Pan-democrats can also meet this prerequisite, Tsang said yesterday. He also clarified that he did not say the central government would allow someone popular but "unpatriotic" to be a candidate, saying his words had been twisted by some media reports. "I'm not that sick in the head."
Tsang said he agreed with Basic Law Committee member Rao Geping's explanation of what Beijing meant by patriotism, but said Beijing-loyalists held no patent on "love of country and love of Hong Kong". According to Rao, someone who upholds the Basic Law and China's sovereignty over Hong Kong was considered patriotic.
"Can we really say that no one within the pan-democratic camp qualifies?" Tsang said, adding that pan-democrats should not be arbitrarily dismissed from running for the top job. "Someone might have published opinions that would be seen as confronting Beijing and opposing some stipulations of the Basic Law, but such a one-off comment doesn't mean they've completely lost the ability of loving the country and loving Hong Kong."
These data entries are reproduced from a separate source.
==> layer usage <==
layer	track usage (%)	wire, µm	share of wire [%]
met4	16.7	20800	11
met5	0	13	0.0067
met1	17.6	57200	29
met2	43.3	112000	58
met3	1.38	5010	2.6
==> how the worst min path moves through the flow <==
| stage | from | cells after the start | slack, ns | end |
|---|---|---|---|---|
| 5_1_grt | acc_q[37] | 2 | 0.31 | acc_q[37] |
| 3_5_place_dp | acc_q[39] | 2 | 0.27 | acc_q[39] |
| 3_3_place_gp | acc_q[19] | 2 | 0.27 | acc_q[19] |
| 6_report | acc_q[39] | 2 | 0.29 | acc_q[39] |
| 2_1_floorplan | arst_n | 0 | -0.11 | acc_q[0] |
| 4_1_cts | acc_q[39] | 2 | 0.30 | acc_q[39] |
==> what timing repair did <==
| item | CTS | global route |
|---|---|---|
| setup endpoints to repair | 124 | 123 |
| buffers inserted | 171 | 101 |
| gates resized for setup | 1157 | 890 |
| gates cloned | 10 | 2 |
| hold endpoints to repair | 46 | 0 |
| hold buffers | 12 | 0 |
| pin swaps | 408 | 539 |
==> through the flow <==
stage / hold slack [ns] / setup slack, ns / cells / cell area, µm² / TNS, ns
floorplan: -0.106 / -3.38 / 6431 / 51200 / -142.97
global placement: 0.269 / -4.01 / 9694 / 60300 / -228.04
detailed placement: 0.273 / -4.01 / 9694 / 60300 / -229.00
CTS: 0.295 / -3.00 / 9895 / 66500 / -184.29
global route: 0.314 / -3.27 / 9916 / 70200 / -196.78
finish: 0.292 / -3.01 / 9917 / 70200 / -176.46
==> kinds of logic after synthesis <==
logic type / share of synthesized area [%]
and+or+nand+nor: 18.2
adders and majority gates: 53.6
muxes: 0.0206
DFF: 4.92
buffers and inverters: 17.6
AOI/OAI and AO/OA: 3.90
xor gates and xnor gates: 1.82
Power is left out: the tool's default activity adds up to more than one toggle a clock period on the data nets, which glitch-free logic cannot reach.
### src/sv/psva_pkg.sv
`timescale 1ns / 1ps
// Shared types, constants and helper functions for the point source visibility accumulator.
// Depends on nothing; every other file of the block but psva_mem imports it.
package psva_pkg;

	localparam int CELLS_DEF = 256;
	localparam int CELL_W    = 8;
	localparam int CPLX_W    = 64;
	localparam int PART_W    = 32;
	localparam int NORM_W    = 16;
	localparam int FACT_W    = 32;
	localparam int OP_W      = 33;
	localparam int PROD_W    = 2 * OP_W;
	localparam int ACC_W     = 40;
	localparam int SH_FINE   = 29;
	localparam int SH_COARSE = 10;
	localparam int STEP_W    = 5;
	localparam int LANES     = 4;
	localparam int ENTRY_W   = LANES * CPLX_W + 1;
	localparam int IN_W      = CELL_W + 9 * CPLX_W + NORM_W;
	localparam int OUT_W     = CELL_W + LANES * CPLX_W;

	localparam logic signed [ACC_W-1:0] SAT_MAX = ACC_W'(64'sd2147483647);
	localparam logic signed [ACC_W-1:0] SAT_MIN = ACC_W'(-64'sd2147483648);

	typedef enum logic [3:0] {
		ST_CLEAR, ST_IDLE, ST_RECIP, ST_BRI, ST_GAP1, ST_SF, ST_GAP2, ST_VIS, ST_READ, ST_WB
	} state_t;

	typedef enum logic [1:0] {DST_BRI, DST_SF, DST_VIS} dst_t;

	typedef struct packed {
		logic              valid;
		logic              neg;
		logic              coarse;
		logic              last;
		dst_t              dst;
		logic [STEP_W-1:0] tag;
	} mac_op_t;

	typedef struct packed {
		logic [PART_W-1:0] val;
		logic              ovf;
	} sat_t;

	function automatic sat_t sat32(input logic signed [ACC_W-1:0] x);
		sat_t s;
		s.val = x[PART_W-1:0];
		s.ovf = 1'b0;
		if (x > SAT_MAX) begin
			s.val = 32'h7fff_ffff;
			s.ovf = 1'b1;
		end else if (x < SAT_MIN) begin
			s.val = 32'h8000_0000;
			s.ovf = 1'b1;
		end
		return s;
	endfunction

	// reduce an 8-bit cell number modulo the cell count, one bit per compare-subtract step
	function automatic logic [16:0] mod_cells(input logic [CELL_W-1:0] x, input int unsigned m);
		logic [17:0] r;
		r = '0;
		for (int i = CELL_W - 1; i >= 0; i--) begin
			r = {r[16:0], x[i]};
			if (r >= 18'(m))
				r = r - 18'(m);
		end
		return r[16:0];
	endfunction

endpackage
Asked if members of the Hong Kong Alliance in Support of Democratic Movements in China, which has called for the vindication of the victims of the Tiananmen crackdown and the end of one-party rule, were patriotic, Tsang said the chief executive - who is officially appointed by Beijing - should not be calling on the regime to step down.
Rather, he said: "If you oppose [the regime] ruling China … then you should confront it."The pro-establishment veteran hoped the pan-democrat legislators would join next month's Shanghai trip to address reform directly with Beijing officials.
Meanwhile, 17 pan-democrats enter day four of a hunger strike today as part of their fight for meaningful political reform. Legislator Regina Ip Lau Suk-yee, of the pro-establishment New People's Party, doubted the campaign would have much affect.